| Problem description |
Search the data for the string "gates" and copy each line where it turns up.

| Entries supplied |

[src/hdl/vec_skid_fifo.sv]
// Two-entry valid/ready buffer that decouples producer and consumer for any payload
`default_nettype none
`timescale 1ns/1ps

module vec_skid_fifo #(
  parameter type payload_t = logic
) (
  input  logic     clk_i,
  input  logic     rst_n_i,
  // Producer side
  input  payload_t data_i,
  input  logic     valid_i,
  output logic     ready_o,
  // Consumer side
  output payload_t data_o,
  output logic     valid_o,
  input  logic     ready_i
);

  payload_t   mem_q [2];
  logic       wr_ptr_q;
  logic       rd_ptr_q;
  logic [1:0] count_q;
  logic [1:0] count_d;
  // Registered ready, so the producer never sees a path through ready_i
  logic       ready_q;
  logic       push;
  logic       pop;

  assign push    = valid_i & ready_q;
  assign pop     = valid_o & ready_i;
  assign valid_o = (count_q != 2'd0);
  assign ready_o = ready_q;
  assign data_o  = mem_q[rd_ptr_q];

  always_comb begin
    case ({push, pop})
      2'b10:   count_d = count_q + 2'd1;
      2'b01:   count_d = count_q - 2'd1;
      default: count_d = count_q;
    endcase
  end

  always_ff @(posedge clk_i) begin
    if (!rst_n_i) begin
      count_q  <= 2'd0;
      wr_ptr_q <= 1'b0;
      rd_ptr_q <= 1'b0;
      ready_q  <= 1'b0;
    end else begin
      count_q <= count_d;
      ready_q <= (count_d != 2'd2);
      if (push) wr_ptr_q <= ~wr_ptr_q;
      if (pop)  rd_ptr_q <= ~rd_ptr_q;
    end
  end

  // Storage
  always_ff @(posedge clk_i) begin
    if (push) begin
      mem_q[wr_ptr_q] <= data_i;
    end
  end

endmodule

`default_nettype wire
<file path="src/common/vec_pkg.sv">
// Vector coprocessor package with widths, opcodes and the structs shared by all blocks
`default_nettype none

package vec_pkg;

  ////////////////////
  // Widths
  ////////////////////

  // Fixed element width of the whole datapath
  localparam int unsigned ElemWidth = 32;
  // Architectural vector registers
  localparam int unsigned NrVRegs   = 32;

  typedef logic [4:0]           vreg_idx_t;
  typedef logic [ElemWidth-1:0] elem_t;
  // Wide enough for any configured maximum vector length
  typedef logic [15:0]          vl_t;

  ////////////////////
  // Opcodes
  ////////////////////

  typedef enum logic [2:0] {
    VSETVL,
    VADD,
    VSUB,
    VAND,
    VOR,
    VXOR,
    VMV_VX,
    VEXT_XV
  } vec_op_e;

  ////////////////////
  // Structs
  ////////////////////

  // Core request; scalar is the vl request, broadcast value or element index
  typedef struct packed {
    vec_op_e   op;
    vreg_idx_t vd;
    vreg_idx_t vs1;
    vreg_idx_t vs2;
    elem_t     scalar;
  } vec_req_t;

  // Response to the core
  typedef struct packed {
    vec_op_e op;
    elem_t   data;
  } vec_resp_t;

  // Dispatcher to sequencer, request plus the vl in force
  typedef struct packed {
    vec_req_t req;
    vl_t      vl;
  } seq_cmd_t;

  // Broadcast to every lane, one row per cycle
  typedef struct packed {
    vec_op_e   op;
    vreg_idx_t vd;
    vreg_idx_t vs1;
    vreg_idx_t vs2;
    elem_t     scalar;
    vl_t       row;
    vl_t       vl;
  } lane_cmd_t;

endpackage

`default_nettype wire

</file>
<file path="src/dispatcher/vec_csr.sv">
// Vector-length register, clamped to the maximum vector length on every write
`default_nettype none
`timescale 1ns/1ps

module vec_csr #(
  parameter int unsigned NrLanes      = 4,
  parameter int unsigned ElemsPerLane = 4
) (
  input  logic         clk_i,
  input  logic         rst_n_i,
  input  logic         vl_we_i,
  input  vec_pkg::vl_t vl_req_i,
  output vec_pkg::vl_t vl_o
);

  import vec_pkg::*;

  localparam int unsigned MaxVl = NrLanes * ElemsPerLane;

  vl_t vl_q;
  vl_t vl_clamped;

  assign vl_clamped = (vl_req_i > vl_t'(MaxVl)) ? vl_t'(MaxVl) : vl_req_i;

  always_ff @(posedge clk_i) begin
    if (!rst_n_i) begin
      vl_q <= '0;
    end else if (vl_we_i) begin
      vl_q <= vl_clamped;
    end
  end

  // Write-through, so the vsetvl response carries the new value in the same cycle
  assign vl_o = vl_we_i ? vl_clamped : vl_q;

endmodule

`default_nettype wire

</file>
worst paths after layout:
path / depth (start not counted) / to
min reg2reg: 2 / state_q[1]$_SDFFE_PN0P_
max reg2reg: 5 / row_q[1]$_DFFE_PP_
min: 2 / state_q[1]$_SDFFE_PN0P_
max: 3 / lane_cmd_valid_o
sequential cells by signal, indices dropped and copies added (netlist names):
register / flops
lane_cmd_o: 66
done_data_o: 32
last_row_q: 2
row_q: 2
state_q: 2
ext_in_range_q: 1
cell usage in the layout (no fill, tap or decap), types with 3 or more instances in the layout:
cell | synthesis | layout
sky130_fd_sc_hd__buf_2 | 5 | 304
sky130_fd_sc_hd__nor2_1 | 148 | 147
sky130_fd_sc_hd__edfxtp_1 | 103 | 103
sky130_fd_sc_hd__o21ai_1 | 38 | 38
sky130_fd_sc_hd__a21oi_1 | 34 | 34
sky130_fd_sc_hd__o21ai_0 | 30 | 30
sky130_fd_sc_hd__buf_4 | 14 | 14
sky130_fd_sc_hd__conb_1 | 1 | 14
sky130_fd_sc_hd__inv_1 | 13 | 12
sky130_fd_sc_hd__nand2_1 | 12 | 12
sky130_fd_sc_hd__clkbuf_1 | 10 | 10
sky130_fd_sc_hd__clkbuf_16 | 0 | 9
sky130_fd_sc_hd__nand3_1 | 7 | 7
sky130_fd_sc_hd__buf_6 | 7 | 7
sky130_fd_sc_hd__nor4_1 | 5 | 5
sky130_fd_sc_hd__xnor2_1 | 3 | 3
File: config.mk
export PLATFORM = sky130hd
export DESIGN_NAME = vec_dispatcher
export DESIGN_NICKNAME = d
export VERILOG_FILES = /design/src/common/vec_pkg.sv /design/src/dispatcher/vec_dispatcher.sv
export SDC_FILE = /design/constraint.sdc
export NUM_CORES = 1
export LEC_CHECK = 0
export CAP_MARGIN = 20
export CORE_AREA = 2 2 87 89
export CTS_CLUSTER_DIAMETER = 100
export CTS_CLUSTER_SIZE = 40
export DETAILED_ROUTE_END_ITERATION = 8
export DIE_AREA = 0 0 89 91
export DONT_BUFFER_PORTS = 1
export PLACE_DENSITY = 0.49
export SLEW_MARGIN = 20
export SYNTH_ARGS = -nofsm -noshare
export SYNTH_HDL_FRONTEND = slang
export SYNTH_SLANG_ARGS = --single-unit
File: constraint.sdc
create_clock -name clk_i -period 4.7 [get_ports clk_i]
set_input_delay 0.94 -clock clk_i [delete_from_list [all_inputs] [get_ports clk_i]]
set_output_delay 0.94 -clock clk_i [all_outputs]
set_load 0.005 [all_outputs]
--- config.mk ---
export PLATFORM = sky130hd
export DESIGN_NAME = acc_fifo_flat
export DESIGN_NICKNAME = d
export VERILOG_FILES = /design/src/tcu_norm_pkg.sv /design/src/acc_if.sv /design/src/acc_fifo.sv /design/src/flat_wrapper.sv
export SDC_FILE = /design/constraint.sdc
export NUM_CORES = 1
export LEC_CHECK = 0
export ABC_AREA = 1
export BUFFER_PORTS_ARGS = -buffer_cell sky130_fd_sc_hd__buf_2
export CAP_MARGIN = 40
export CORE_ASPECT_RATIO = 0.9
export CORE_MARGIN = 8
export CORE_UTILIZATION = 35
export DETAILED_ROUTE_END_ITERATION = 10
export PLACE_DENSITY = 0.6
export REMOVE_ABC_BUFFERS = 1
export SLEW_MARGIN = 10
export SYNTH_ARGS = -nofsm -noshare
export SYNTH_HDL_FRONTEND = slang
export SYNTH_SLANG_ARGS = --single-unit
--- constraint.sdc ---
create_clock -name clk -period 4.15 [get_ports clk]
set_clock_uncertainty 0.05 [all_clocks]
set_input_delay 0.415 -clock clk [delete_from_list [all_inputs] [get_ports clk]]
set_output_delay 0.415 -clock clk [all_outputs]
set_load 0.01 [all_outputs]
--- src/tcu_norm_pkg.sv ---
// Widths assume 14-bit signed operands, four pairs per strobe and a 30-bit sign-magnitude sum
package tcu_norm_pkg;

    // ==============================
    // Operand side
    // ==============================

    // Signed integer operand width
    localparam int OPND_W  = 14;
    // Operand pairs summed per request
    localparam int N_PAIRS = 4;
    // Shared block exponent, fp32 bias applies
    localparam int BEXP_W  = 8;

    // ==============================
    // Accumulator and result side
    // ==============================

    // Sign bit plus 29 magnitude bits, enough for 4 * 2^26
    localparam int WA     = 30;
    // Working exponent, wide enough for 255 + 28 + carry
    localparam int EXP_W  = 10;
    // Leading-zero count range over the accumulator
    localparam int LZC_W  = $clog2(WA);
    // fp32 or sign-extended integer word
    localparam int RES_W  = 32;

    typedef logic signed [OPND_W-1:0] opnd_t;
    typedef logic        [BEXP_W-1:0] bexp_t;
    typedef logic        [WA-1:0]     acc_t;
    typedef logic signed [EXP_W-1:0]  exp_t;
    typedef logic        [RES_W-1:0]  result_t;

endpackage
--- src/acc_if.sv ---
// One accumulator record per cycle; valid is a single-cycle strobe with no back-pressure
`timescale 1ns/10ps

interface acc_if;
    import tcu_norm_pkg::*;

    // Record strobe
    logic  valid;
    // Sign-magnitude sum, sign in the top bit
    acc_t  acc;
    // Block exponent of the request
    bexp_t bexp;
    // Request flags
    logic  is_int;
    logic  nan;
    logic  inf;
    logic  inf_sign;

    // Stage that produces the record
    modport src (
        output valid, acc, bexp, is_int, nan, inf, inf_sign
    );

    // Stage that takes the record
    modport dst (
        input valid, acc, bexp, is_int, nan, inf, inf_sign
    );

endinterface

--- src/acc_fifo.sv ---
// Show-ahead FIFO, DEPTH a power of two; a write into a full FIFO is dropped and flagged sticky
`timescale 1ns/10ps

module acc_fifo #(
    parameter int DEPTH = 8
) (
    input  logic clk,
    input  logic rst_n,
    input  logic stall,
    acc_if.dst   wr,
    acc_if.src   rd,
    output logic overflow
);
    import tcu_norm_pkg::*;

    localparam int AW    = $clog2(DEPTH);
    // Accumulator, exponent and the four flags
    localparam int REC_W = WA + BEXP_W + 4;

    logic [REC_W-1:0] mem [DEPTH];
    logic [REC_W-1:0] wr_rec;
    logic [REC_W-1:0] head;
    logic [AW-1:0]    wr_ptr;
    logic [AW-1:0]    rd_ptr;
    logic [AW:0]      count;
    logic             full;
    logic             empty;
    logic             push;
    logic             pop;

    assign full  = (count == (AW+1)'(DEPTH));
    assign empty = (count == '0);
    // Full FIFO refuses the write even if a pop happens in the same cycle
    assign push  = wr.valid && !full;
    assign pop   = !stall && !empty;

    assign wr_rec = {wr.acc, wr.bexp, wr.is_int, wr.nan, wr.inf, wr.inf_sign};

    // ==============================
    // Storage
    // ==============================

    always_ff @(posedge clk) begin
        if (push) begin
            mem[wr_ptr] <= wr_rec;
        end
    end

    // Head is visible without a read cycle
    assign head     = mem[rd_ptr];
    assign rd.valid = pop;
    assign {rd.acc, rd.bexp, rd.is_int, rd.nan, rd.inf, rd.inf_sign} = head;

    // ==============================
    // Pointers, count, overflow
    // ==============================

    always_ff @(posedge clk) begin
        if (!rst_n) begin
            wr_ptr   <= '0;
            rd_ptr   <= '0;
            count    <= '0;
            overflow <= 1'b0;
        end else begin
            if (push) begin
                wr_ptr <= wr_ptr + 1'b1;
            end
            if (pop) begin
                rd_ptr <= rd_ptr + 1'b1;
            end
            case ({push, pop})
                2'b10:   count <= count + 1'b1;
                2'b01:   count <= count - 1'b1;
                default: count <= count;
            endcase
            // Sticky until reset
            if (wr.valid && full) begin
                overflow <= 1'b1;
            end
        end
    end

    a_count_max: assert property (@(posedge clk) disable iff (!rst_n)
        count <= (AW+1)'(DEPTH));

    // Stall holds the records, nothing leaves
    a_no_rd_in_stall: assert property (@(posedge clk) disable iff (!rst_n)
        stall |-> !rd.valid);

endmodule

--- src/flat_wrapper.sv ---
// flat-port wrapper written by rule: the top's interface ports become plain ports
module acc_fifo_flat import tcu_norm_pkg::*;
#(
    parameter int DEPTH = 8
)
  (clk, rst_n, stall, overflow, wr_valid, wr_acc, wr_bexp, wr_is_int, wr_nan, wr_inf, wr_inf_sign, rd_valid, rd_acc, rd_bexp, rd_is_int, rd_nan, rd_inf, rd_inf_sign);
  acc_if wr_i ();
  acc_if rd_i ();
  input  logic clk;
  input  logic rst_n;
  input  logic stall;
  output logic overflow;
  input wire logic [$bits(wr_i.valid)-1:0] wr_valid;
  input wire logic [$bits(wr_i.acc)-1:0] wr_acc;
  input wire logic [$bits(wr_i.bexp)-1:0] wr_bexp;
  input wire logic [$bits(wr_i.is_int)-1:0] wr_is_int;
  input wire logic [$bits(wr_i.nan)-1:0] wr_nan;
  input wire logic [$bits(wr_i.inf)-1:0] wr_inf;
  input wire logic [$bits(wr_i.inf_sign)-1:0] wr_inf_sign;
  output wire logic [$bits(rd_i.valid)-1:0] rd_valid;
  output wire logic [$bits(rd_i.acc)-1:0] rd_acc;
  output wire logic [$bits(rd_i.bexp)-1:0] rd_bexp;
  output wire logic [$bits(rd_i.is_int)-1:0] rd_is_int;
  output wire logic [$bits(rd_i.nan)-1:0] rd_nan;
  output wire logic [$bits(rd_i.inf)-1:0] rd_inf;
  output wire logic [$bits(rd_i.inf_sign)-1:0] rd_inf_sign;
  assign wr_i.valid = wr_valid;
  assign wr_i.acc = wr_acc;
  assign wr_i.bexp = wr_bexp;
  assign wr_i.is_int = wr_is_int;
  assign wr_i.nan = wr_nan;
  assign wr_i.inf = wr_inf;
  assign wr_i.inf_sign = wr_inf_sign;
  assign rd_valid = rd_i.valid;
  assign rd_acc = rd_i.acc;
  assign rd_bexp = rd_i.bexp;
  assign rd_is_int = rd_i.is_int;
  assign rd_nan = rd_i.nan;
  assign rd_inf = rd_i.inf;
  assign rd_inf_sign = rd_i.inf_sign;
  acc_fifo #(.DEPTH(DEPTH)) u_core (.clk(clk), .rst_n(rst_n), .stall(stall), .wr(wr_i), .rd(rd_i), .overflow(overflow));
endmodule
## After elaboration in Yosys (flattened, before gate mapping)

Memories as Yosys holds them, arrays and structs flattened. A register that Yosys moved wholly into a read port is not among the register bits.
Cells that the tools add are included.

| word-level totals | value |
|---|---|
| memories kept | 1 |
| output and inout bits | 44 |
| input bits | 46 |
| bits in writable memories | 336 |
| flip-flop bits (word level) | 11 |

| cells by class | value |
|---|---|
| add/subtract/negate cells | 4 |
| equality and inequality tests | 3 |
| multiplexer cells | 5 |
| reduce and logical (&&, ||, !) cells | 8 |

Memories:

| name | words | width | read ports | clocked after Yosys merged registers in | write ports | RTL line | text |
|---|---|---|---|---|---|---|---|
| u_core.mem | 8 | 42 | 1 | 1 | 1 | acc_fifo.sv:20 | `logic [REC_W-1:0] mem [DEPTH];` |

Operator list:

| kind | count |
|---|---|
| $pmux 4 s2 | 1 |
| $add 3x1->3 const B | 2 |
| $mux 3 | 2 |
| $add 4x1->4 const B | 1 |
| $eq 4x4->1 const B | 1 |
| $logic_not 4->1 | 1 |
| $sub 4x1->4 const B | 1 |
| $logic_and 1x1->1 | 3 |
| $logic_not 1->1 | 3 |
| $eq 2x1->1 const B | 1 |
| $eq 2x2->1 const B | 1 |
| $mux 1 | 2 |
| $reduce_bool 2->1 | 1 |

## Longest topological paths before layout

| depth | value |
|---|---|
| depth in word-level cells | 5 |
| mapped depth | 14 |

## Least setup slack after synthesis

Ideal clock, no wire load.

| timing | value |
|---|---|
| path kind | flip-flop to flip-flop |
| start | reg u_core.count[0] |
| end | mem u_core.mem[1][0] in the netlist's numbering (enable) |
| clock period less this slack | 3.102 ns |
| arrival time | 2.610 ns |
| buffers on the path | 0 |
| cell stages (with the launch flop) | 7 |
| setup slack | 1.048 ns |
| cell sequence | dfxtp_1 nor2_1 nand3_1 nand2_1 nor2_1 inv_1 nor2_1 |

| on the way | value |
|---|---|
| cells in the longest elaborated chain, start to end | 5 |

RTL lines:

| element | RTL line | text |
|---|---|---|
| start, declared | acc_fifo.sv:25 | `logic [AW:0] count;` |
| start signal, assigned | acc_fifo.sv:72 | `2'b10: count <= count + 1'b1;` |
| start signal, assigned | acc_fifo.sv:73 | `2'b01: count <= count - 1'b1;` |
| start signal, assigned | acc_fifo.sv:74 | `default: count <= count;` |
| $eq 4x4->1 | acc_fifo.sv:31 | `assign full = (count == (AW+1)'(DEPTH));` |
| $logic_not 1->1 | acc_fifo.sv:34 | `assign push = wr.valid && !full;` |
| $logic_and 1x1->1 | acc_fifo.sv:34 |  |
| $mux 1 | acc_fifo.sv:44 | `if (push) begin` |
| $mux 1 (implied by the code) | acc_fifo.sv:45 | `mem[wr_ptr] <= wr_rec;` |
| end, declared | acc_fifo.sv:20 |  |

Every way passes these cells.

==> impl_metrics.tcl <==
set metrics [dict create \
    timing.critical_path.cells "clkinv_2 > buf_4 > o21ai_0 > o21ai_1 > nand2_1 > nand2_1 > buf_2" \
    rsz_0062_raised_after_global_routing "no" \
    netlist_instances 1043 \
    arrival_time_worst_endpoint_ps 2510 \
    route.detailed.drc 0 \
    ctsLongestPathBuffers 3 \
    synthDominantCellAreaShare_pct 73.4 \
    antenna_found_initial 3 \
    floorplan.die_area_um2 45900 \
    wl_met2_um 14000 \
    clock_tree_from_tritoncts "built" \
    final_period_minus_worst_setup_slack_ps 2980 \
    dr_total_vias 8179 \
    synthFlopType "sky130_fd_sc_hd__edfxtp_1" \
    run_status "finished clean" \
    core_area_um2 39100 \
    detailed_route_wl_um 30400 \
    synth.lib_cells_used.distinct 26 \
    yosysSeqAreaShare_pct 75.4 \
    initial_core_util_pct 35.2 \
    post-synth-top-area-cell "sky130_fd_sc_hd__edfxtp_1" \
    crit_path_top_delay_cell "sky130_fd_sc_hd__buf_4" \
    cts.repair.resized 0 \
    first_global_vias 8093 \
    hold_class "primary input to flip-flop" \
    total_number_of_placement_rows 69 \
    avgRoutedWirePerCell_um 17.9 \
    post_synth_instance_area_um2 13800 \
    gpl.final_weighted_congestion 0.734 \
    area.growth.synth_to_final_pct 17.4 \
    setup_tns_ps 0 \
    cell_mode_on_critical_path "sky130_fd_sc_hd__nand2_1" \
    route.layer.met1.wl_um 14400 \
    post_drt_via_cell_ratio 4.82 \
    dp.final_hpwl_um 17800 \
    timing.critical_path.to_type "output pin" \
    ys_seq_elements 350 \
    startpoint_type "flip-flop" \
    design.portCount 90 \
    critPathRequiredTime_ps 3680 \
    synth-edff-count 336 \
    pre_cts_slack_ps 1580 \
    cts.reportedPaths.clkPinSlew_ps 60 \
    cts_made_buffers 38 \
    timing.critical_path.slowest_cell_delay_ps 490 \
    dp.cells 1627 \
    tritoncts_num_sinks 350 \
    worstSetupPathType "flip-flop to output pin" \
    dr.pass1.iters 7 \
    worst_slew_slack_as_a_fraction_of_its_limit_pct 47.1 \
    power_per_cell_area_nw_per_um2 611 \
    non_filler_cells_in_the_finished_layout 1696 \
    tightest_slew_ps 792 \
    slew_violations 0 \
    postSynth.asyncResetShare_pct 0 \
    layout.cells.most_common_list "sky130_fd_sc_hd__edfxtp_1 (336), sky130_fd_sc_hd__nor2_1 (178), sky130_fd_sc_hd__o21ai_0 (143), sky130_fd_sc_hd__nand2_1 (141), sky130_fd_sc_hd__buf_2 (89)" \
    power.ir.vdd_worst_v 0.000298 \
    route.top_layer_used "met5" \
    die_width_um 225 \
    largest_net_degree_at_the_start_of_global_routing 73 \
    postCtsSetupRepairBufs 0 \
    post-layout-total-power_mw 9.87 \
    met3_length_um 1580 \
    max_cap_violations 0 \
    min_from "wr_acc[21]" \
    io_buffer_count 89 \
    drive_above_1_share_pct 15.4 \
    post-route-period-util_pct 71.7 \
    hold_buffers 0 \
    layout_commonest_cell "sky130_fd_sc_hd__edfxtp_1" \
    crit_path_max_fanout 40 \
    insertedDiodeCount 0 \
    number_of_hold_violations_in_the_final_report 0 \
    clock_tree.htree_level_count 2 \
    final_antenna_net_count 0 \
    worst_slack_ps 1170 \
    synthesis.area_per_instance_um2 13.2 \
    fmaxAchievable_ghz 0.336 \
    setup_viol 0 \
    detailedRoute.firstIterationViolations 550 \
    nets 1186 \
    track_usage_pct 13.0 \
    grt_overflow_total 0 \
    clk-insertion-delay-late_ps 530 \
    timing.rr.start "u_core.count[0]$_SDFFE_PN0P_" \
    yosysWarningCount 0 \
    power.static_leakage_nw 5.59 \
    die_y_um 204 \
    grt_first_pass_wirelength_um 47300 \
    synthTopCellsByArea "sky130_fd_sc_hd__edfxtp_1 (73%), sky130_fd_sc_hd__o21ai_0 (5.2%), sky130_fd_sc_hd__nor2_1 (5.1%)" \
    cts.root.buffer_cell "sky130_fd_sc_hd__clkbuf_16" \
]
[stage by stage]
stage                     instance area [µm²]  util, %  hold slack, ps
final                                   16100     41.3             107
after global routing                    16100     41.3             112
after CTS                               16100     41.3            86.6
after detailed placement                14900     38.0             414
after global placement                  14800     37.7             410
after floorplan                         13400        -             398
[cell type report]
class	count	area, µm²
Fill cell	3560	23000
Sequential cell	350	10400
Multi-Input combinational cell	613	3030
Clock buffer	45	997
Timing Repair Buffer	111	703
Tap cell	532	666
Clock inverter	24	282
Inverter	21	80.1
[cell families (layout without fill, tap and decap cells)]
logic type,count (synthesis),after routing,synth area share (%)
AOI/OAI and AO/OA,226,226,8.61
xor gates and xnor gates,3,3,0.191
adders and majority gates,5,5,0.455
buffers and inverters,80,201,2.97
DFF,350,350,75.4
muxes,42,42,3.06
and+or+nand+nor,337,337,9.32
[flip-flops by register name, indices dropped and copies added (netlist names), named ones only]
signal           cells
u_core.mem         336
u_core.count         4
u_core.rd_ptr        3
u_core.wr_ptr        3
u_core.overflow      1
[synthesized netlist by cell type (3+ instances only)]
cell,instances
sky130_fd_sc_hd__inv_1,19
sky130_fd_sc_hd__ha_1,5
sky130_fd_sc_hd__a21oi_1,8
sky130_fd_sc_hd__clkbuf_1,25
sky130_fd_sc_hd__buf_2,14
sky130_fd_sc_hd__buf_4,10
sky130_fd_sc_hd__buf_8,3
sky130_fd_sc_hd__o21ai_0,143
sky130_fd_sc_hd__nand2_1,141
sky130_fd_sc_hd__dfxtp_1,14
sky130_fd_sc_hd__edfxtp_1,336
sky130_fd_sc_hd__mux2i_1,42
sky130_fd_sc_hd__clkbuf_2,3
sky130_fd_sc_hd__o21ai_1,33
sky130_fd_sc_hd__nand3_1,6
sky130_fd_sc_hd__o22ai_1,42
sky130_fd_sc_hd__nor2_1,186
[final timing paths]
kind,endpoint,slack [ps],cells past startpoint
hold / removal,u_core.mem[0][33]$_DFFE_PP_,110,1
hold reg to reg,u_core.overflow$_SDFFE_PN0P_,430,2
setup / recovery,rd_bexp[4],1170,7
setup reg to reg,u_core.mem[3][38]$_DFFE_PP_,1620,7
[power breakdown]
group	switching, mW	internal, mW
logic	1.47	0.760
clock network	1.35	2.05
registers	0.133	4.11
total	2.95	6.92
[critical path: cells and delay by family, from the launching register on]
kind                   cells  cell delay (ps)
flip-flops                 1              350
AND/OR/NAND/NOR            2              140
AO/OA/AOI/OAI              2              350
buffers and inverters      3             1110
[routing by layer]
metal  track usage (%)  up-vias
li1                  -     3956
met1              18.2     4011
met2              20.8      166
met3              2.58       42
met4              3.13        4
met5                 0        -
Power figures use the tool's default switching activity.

| Solution |
xor gates and xnor gates,3,3,0.191
adders and majority gates,5,5,0.455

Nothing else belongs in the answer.